Patients living in conurbations or urban areas were more likely to consult for allergic rhinitis and URTI, after adjustment for age, sex, ethnicity, socioeconomic status, comorbid disease, and smoking status. The OR of presenting with allergic rhinitis increased with population density. While living in rural areas was associated with an increased risk of asthma and LRTI, both conurbation and rural living were associated with an increased risk of UTI.
Age and living environment interacted when predicting the GP presentation rates of these conditions. Children living in urban areas were more likely to consult for asthma (0-4 years) and URTI (5-17 years) than were 18- to 64-year-old adults living in rural areas (our reference group). Additionally, children living in conurbations were more likely than our reference groups to consult for URTI (0-17 years), LRTI, asthma, and AGE (5-17 years). Over-65-year-olds living in conurbations were also more likely than our reference group to consult for asthma. The risk of AGE was increased in 18- to 64-year-olds living in rural areas in comparison with 0- to 4-year-olds and over-65-year-olds living in urban areas. Rural living for 18- to 64-year-olds was associated with an increased risk of URTI compared with over-65-year-olds living in rural areas.
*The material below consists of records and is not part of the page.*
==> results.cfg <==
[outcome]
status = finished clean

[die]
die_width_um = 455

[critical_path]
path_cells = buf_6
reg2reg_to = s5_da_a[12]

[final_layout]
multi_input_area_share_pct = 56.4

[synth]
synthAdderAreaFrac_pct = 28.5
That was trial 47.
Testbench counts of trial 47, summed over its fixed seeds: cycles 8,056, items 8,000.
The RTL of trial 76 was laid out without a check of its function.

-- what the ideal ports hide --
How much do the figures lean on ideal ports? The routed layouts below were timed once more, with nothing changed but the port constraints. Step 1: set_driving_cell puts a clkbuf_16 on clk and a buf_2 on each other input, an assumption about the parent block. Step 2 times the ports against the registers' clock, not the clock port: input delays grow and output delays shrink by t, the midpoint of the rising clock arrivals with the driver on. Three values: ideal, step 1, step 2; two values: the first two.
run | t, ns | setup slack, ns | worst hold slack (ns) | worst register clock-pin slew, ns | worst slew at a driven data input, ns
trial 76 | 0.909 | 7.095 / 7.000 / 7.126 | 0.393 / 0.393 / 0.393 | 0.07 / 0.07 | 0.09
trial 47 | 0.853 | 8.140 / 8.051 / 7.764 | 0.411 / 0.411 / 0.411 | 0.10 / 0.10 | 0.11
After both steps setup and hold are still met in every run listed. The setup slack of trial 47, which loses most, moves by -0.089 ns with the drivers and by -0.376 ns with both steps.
Context: an optimization exercise on an open-source flow, tuned for small area and a short achievable clock period. The choices shown serve that exercise and are no tape-out recipe. RTL that was checked went through simulation tests only; none was proved equivalent to the original. For run 4, only the layout was checked, not whether the RTL still works.

## flow/design.v (module list and top-level ports; edited modules follow where they fit)
// module xgmii_ctrl_decode: 15 lines
// module xgmii_rx_xor2: 7 lines
// module crc32_d64: 422 lines
// module xgmii_rx_beat: 14 lines
// module xgmii_rx_or2: 7 lines
// module xgmii_rx_or3: 8 lines
// module xgmii_rx_or4: 9 lines
// module xgmii_rx_nor2: 7 lines
// module xgmii_rx_xnor2: 7 lines
// module xgmii_rx_nor3: 8 lines
// module xgmii_rx_check: 88 lines
// module xgmii2axis_rx: 126 lines
module xgmii2axis_rx (
    input  logic        clk,
    input  logic        inv_aresetn,
    input  logic [63:0] xgmii_d_i,
    input  logic [7:0]  xgmii_c_i,
    output logic [63:0] m_axis_tdata_o,
    output logic [7:0]  m_axis_tkeep_o,
    output logic        m_axis_tvalid_o,
    output logic        m_axis_tlast_o,
    output logic        m_axis_tuser_o,
    output logic [31:0] good_frames_o,
    output logic [31:0] bad_frames_o
);
  // ...
==> flow/flow/run.sh <==
#!/bin/bash
# The standard layout, with plain buffers (not delay cells) on the ports, and timing repair
# aimed at a 4.12 ns period (setup margin 10.88 ns on the 15 ns clock)
set -euo pipefail
bash standard.sh "BUFFER_PORTS_ARGS=-buffer_cell sky130_fd_sc_hd__buf_1" SETUP_SLACK_MARGIN=10.88 finish > layout.log 2>&1
==> flow/standard.sh <==
#!/bin/bash
# synth_recipe.tcl (not shown) runs the flow's synth.tcl, then flattens the netlist and writes it again
# the make line also repeats each setting of config.mk as NAME=value (left out here)
make -C /OpenROAD-flow-scripts/flow DESIGN_CONFIG=/design/flow/config.mk WORK_HOME=/design/flow/orfs CLKGATE_MAP_FILE= SYNTH_SCRIPT=/design/flow/synth_recipe.tcl "${@:-finish}"
==> flow/config.mk <==
export PLATFORM = sky130hd
export DESIGN_NAME = xgmii2axis_rx
export DESIGN_NICKNAME = xgmii2axis_rx
export VERILOG_FILES = /design/flow/design.v
export SDC_FILE = /design/flow/constraint.sdc
export NUM_CORES = 4
export LEC_CHECK = 0
export CAP_MARGIN = 20
export CORE_MARGIN = 2
export CORE_UTILIZATION = 40
export CTS_CLUSTER_DIAMETER = 120
export CTS_CLUSTER_SIZE = 28
export SLEW_MARGIN = 20
export SYNTH_HIERARCHICAL = 1
==> flow/constraint.sdc <==
create_clock -name core_clock -period 15.0 [get_ports {clk}]
set_input_delay 3.0000 -clock core_clock [delete_from_list [all_inputs] [get_ports {clk}]]
set_output_delay 3.0000 -clock core_clock [all_outputs]
set_load 0.01 [all_outputs]
This is an optimization exercise on Yosys and OpenROAD, whose aim is small area and a short achievable clock period, not a production implementation.
No activity file was given, so power comes from the tool's default toggle rates.

## cedar
Design gfx_wbs_top, start of the top module:
module gfx_wbs_top
(
  input  logic                                  wbs_clk_i,
  input  logic                                  rst_i,
  input  logic                                  cs_i,
  input  logic                                  cyc_i,
  input  logic                                  stb_i,
  input  logic                                  we_i,
  input  logic [3:0]                            sel_i,
  input  logic [8-1:0]                 adr_i,
  input  logic [32-1:0]                dat_i,
  output logic                                  ack_o,
  output logic                                  err_o,
  output logic [32-1:0]                dat_o,
  input  logic                                  pipeline_ack_i,
  input  logic                                  writer_sint_i,
  input  logic                                  reader_sint_i,
  output logic                                  inta_o,
  output logic [32-1:0]                target_base_o,
  output logic [gfx_reg_pkg::POINT_W-1:0]       target_size_x_o,
  output logic [gfx_reg_pkg::POINT_W-1:0]       target_size_y_o,
  output logic [32-1:0]                dest_x_o,
  output logic [32-1:0]                dest_y_o,
  output logic [32-1:0]                color0_o,
  output logic [7:0]                            global_alpha_o,
  output logic [gfx_reg_pkg::CTRL_DEPTH_W-1:0]  color_depth_o,
  output logic                                  blending_enable_o,
  output logic                                  rect_write_o,
  output logic                                  line_write_o,
  output logic                                  point_write_o
);
Settings: LEC_CHECK=0, CAP_MARGIN=20, CORE_MARGIN=2, CORE_UTILIZATION=72, SLEW_MARGIN=20, SYNTH_HIERARCHICAL=1, SYNTH_MINIMUM_KEEP_SIZE=0; clock period 6.0 ns.
standard.sh (not shown) runs the stock make flow with config.mk's settings and CLKGATE_MAP_FILE= SYNTH_SCRIPT=/design/flow/synth_recipe.tcl, a recipe that flattens the netlist after the stock synthesis.
==> flow/flow/run.sh <==
#!/bin/bash
# Standard ORFS layout with these changes:
# - synthesis maps logic with ABC's default script instead of ORFS's speed
#   script (registers are mapped before ABC runs, so they are unchanged),
#   and takes the small gfx_wb_ack module (bus ack/err, the only paths from
#   inputs to outputs) from a hand-mapped netlist, flow/ack_cells.v;
# - smaller port buffers;
# - a clock tree from clock buffers in larger clusters, without dummy loads;
# - timing repair aimed at a shorter period than the clock's.
# Each tool's output is in standard.log and orfs/logs/.
set -uo pipefail
MARGIN=$(cat flow/margin.txt 2>/dev/null || echo 3)
sed 's|log_cmd abc {\*}\$abc_args|log_cmd abc {*}[lrange $abc_args 2 end]|' \
  "$FLOW_HOME/scripts/synth.tcl" > synth_core.tcl
grep -q 'lrange $abc_args 2 end' synth_core.tcl || { echo "synth.tcl patch failed"; exit 1; }
awk -v core="$PWD/synth_core.tcl" -v ack="$PWD/flow/ack_cells.v" '
  /SCRIPTS_DIR\)\/synth.tcl/ { print "source " core; print "delete gfx_wb_ack"; print "read_verilog " ack; print "hierarchy -top $::env(DESIGN_NAME)"; next }
  { print }' synth_recipe.tcl > synth_own.tcl
bash standard.sh SYNTH_SCRIPT=$PWD/synth_own.tcl \
  BUFFER_PORTS_ARGS="-buffer_cell sky130_fd_sc_hd__buf_1" \
  CTS_ARGS="-sink_clustering_enable -repair_clock_nets -dont_use_dummy_load -sink_clustering_size 18 -sink_clustering_max_diameter 50 -buf_list {sky130_fd_sc_hd__clkbuf_8}" \
  SETUP_SLACK_MARGIN=$MARGIN \
  finish > standard.log 2>&1
==> flow/flow/margin.txt <==
3.15
Other scripts of this flow, unchanged in this note and not shown: flow/flow/ack_cells.v
cedar did not stop at any stage, and its layout met the timing, design-rule and antenna checks.
Edits applied to the flow inputs when going from cedar to onyx:
# cedar
export LEC_CHECK = 0
export CAP_MARGIN = 20
export CORE_MARGIN = 2
export CORE_UTILIZATION = 72
export SLEW_MARGIN = 20
export SYNTH_HIERARCHICAL = 1
export SYNTH_MINIMUM_KEEP_SIZE = 0
create_clock -name core_clock -period 6.0 [get_ports {wbs_clk_i}]
# onyx
export LEC_CHECK = 0
export CAP_MARGIN = 20
export CORE_MARGIN = 2
export CORE_UTILIZATION = 80
export SLEW_MARGIN = 20
export SYNTH_HIERARCHICAL = 1
export SYNTH_MINIMUM_KEEP_SIZE = 0
create_clock -name core_clock -period 6.0 [get_ports {wbs_clk_i}]
==> comparison <==
- onyx did not stop at any stage, and its layout met the timing, design-rule and antenna checks.
- Per the comparison of onyx with cedar, clock-buffer cell count moved down; data arrival at the endpoint of the critical path moved down.
- Clock slew at the register clock pins of the worst setup and hold paths of onyx is on par with cedar.
- Re H-tree level count: no difference whatsoever between onyx and cedar.
- Count of plain and timing-repair buffers grows slightly when moving from cedar to onyx.
- On number of gates given a new drive strength after cts: between cedar and onyx, it ends up higher for onyx.
- Placeable core region (onyx vs. cedar) decreases by more than 10%
- Clock power of cedar is on par with onyx.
Comparison With Prior Work
Conurbation and urban living was associated with increased presentation with allergic rhinitis to a GP. This is consistent with previous research finding that allergic rhinitis is more common in urban areas and conurbations [, ].
Those living in conurbations had higher odds of consulting for UTI. Conurbation living is arguably very different from rural living. For example, the population density is higher , the nightlife is more active [ ], and the levels of risky sexual behavior are higher in conurbations [ , ]. As one of the risk factors for UTIs in women is sexual intercourse [ - ], the lifestyle of conurbation living may explain this finding. However, more research is needed to test this.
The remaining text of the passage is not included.